LRO on Android: an SSH terminal with built-in tunnels

Time · ~5 min Level · Beginner Platform · Android

The LRO Android app is a real SSH terminal with an LRO agent built in. That combination is the point: you connect to your servers like any SSH client, and for the ones behind NAT you activate an LRO tunnel right from the phone and SSH to it — no laptop, no web panel, no public IP on the far side.

Your phone acts as the support side: it holds the tunnel’s local port and you SSH into it. The machine you reach is the client. If those names are new, see choosing the agent role.
  1. Install the app and add an SSH host

    Install the LRO app on your phone and open it. The home screen is your list of SSH connections; tap + New to add one.
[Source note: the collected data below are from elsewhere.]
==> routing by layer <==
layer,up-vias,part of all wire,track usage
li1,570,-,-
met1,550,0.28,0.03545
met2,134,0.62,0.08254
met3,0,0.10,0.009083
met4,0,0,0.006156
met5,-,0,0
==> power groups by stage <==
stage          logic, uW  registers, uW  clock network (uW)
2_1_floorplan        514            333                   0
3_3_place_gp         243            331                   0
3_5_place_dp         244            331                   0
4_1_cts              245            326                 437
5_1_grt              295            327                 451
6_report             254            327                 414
    LRO Android app home screen with an empty SSH connections list
    Fig 1. The connections list — your saved SSH hosts.
    New SSH connection form with name, host, port, username and auth fields
    Fig 2. Add a host — name, host, port, username, and password or private key.

    Fill in the host, port and username, choose password or private key, and save. Tap the saved host to open a full terminal — ANSI colours, the special keys TUIs need, and key-based auth, all on the phone.

  2. Sign in to manage tunnels

    For machines with no public IP, open the app’s tunnel management and sign in with your LRO account. From here you can activate or deactivate tunnels without opening the web panel — the phone’s built-in agent provides the support side.

    Manage Tunnels screen prompting to sign in with an LRO account to activate or deactivate tunnels
    Fig 3. Manage tunnels from the phone — sign in with your LRO account to bring tunnels up or down.
  3. SSH to a machine behind NAT from your phone

    With a tunnel active, the remote machine’s service is reachable on a local port on the phone. Add an SSH connection to that local port (host 127.0.0.1, the tunnel’s listen port) and connect — you get a shell on a box that has no public IP, straight from your pocket.

    It is the same model as SSH into a machine behind NAT, with the phone playing the support role. Set the endpoint up once in the panel (or on a laptop) and your phone can reach it any time.

Notes

Your servers, behind NAT or not — in your pocket.